Task item.
Copy out each line of the data that contains "property".

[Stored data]

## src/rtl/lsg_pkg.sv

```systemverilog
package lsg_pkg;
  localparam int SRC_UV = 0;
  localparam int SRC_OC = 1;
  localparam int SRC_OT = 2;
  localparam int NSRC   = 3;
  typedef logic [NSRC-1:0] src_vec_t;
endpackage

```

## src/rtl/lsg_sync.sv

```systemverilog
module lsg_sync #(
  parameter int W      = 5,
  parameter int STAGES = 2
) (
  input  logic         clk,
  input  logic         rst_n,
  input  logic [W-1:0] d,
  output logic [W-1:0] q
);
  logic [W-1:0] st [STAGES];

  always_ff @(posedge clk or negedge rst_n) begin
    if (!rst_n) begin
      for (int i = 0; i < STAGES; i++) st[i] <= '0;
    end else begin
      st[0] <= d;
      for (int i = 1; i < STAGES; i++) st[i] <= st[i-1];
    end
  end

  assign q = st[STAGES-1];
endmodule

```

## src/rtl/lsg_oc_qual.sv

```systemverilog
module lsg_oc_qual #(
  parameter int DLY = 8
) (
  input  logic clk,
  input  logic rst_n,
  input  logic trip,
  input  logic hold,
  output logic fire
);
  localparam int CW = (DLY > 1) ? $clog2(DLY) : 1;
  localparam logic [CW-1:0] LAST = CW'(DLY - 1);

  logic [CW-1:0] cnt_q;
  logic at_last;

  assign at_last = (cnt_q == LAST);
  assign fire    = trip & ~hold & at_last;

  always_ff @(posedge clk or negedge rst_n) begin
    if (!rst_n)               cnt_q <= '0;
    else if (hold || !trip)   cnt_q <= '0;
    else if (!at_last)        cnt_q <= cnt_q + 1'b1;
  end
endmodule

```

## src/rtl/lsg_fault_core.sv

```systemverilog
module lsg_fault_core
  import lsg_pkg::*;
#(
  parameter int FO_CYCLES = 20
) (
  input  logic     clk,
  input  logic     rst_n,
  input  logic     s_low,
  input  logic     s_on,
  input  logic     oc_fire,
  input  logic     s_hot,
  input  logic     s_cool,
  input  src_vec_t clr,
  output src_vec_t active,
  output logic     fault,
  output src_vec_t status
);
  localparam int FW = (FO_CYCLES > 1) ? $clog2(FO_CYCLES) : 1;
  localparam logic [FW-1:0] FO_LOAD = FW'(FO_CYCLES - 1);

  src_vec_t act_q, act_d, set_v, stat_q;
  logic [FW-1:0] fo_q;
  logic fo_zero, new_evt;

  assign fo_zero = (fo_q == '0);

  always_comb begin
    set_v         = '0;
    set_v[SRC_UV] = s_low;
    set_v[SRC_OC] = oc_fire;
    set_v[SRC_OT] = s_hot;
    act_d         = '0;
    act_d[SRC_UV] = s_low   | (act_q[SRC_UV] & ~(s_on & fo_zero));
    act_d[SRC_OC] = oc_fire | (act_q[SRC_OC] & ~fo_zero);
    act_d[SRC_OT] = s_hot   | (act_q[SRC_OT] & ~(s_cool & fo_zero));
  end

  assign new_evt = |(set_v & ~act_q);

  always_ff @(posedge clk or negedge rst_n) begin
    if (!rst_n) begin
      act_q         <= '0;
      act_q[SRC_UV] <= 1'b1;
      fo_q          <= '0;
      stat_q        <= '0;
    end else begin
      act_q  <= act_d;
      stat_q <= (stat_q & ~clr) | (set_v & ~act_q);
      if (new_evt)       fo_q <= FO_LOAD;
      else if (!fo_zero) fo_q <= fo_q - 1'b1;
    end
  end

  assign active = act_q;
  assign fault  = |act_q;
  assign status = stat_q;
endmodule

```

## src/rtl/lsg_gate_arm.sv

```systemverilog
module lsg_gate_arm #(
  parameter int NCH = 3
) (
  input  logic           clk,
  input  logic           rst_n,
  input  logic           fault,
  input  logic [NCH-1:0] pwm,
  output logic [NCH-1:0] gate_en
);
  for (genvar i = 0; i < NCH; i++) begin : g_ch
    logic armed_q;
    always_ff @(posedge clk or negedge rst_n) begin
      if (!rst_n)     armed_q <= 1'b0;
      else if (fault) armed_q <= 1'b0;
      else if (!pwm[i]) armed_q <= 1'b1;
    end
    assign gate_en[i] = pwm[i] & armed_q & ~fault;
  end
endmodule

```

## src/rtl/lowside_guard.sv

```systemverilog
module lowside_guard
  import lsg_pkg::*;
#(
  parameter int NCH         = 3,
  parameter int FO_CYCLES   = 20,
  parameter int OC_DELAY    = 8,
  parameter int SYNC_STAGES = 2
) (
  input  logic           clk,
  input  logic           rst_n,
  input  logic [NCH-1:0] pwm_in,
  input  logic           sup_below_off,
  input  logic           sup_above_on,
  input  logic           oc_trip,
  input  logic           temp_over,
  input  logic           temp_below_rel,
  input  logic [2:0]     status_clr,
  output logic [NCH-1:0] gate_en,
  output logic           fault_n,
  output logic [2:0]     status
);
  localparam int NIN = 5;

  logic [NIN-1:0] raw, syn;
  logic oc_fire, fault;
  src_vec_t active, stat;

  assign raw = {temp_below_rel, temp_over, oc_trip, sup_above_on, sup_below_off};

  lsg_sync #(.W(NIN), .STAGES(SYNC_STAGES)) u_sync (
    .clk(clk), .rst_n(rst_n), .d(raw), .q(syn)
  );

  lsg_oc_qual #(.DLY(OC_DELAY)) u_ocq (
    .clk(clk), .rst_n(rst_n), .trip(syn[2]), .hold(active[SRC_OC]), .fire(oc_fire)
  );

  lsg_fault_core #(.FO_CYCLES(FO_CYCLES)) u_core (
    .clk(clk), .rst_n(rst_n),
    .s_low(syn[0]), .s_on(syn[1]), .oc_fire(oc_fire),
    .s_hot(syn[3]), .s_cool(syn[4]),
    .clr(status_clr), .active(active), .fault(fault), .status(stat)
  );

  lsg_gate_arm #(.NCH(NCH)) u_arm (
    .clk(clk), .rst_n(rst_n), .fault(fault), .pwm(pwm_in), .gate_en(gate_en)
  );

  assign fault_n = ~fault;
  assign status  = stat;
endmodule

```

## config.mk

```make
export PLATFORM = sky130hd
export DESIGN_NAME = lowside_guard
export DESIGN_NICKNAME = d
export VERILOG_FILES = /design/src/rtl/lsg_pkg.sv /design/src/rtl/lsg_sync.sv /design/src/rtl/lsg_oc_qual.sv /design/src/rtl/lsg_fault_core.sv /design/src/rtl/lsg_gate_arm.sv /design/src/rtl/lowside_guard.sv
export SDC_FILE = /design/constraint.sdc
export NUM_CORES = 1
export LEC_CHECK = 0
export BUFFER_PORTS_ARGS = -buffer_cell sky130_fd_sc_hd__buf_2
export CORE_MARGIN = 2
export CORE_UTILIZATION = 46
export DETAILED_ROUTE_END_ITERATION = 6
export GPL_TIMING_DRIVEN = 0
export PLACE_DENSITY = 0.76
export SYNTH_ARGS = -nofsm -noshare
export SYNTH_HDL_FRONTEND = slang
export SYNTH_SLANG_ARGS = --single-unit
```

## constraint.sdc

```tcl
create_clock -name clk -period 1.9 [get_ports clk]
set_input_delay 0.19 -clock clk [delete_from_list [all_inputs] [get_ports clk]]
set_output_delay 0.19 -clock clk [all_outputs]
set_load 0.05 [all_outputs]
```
---
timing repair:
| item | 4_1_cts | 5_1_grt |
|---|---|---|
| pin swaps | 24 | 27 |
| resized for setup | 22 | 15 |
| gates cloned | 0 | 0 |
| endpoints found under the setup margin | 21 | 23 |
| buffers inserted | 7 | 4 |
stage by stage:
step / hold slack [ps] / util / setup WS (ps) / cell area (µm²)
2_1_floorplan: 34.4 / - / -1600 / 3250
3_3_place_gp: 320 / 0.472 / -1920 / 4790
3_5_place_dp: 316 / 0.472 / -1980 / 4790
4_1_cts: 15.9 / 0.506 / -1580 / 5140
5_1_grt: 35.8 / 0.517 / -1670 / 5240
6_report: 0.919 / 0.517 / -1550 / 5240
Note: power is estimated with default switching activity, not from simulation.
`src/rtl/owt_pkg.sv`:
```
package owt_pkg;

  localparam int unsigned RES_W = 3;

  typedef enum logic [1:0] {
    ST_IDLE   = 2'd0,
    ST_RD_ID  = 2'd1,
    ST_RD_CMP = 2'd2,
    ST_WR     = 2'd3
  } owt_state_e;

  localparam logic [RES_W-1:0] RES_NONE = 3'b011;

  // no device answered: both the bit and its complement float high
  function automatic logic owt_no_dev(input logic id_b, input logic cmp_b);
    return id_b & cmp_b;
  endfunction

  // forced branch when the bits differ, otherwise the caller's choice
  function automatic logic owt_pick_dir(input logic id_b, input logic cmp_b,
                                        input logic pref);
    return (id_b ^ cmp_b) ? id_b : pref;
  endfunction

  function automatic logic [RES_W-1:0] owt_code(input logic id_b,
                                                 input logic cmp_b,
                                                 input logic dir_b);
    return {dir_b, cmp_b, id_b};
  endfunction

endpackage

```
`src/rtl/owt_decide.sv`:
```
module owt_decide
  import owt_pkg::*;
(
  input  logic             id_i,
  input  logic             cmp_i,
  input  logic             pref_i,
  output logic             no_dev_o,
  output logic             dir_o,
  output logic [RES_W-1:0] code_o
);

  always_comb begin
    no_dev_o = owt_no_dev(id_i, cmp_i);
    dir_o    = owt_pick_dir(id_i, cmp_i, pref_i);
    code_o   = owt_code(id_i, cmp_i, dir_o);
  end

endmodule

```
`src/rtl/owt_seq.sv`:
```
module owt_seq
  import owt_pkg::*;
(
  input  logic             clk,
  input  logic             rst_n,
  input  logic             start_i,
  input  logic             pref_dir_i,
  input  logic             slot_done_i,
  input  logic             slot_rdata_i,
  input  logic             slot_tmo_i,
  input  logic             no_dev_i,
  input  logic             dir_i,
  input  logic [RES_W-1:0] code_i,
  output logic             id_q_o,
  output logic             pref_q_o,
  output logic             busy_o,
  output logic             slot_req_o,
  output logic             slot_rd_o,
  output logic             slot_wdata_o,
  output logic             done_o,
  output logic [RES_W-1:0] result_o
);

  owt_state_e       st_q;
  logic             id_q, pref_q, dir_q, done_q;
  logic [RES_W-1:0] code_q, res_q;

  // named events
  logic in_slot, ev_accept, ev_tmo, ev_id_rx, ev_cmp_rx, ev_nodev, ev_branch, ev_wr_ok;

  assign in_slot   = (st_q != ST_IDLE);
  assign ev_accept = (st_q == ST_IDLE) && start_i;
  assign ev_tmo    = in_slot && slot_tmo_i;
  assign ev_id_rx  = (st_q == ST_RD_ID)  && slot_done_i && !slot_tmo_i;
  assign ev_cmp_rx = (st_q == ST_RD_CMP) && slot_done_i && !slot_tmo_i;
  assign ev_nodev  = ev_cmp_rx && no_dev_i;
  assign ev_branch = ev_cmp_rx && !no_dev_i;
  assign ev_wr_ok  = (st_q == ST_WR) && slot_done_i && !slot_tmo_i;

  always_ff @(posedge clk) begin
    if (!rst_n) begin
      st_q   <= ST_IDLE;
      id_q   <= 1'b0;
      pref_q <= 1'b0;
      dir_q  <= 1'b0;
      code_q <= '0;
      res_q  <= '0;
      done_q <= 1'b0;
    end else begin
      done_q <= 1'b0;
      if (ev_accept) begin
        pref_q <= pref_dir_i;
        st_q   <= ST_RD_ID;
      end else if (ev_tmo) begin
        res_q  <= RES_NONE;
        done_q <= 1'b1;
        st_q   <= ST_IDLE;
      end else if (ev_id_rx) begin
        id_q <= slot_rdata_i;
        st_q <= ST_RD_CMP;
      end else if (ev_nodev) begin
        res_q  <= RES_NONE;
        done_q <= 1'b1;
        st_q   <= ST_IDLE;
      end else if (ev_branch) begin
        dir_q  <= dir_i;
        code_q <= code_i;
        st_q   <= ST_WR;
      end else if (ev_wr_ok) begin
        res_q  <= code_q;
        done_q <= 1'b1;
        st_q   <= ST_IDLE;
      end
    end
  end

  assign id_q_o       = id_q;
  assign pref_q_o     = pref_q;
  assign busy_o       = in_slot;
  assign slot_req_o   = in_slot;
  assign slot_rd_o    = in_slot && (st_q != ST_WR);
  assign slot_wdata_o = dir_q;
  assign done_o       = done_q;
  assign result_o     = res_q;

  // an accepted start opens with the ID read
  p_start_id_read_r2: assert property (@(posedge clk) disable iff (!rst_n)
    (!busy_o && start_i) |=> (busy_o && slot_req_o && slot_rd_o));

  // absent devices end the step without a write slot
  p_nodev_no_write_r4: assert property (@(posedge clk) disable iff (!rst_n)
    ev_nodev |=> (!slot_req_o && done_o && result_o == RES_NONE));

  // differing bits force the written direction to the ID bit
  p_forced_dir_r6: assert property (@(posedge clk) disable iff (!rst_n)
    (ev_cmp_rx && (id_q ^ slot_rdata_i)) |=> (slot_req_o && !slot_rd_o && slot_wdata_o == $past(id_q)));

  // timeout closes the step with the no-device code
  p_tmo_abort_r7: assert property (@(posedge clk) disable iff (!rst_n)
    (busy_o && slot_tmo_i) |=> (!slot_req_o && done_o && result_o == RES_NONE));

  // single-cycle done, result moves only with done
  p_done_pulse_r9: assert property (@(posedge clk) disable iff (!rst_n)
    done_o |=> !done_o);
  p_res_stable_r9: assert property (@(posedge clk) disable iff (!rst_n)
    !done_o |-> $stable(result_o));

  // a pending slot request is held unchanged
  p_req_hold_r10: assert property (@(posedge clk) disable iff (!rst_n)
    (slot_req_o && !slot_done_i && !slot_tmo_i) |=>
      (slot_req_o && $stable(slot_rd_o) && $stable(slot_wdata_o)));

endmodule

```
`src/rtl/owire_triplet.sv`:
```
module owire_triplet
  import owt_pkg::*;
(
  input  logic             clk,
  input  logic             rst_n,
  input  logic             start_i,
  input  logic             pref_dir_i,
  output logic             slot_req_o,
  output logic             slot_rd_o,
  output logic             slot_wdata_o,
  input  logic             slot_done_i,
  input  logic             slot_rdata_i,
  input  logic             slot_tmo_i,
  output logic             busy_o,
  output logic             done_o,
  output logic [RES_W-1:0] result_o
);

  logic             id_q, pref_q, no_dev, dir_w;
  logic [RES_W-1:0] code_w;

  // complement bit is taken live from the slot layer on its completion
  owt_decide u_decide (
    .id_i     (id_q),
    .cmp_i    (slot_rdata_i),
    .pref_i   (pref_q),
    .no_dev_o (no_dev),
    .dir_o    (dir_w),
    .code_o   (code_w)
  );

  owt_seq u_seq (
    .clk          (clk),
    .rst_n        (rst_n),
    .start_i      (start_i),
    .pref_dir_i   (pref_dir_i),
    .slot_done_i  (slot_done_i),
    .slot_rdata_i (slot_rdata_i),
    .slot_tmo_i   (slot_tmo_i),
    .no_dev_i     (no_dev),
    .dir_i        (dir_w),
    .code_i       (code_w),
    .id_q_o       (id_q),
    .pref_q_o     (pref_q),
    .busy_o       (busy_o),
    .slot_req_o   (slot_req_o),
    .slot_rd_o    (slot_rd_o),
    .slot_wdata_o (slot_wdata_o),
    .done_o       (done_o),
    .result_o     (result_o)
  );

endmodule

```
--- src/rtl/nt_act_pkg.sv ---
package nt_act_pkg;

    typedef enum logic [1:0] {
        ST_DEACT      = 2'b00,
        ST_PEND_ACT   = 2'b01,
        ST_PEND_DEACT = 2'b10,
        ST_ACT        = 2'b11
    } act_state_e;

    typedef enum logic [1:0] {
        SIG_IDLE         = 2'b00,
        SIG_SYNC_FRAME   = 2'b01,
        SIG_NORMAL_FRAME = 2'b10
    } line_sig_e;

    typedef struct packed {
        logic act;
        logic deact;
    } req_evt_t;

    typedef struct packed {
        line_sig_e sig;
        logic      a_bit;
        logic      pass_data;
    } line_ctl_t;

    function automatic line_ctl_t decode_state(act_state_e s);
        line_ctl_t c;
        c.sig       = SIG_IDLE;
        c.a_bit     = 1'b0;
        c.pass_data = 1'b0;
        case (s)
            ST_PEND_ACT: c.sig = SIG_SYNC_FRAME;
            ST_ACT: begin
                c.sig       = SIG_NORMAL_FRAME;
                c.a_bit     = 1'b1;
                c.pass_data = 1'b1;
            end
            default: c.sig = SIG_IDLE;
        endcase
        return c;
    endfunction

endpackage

Answer below.
  p_start_id_read_r2: assert property (@(posedge clk) disable iff (!rst_n)
  p_nodev_no_write_r4: assert property (@(posedge clk) disable iff (!rst_n)
  p_forced_dir_r6: assert property (@(posedge clk) disable iff (!rst_n)
  p_tmo_abort_r7: assert property (@(posedge clk) disable iff (!rst_n)
  p_done_pulse_r9: assert property (@(posedge clk) disable iff (!rst_n)
  p_res_stable_r9: assert property (@(posedge clk) disable iff (!rst_n)
  p_req_hold_r10: assert property (@(posedge clk) disable iff (!rst_n)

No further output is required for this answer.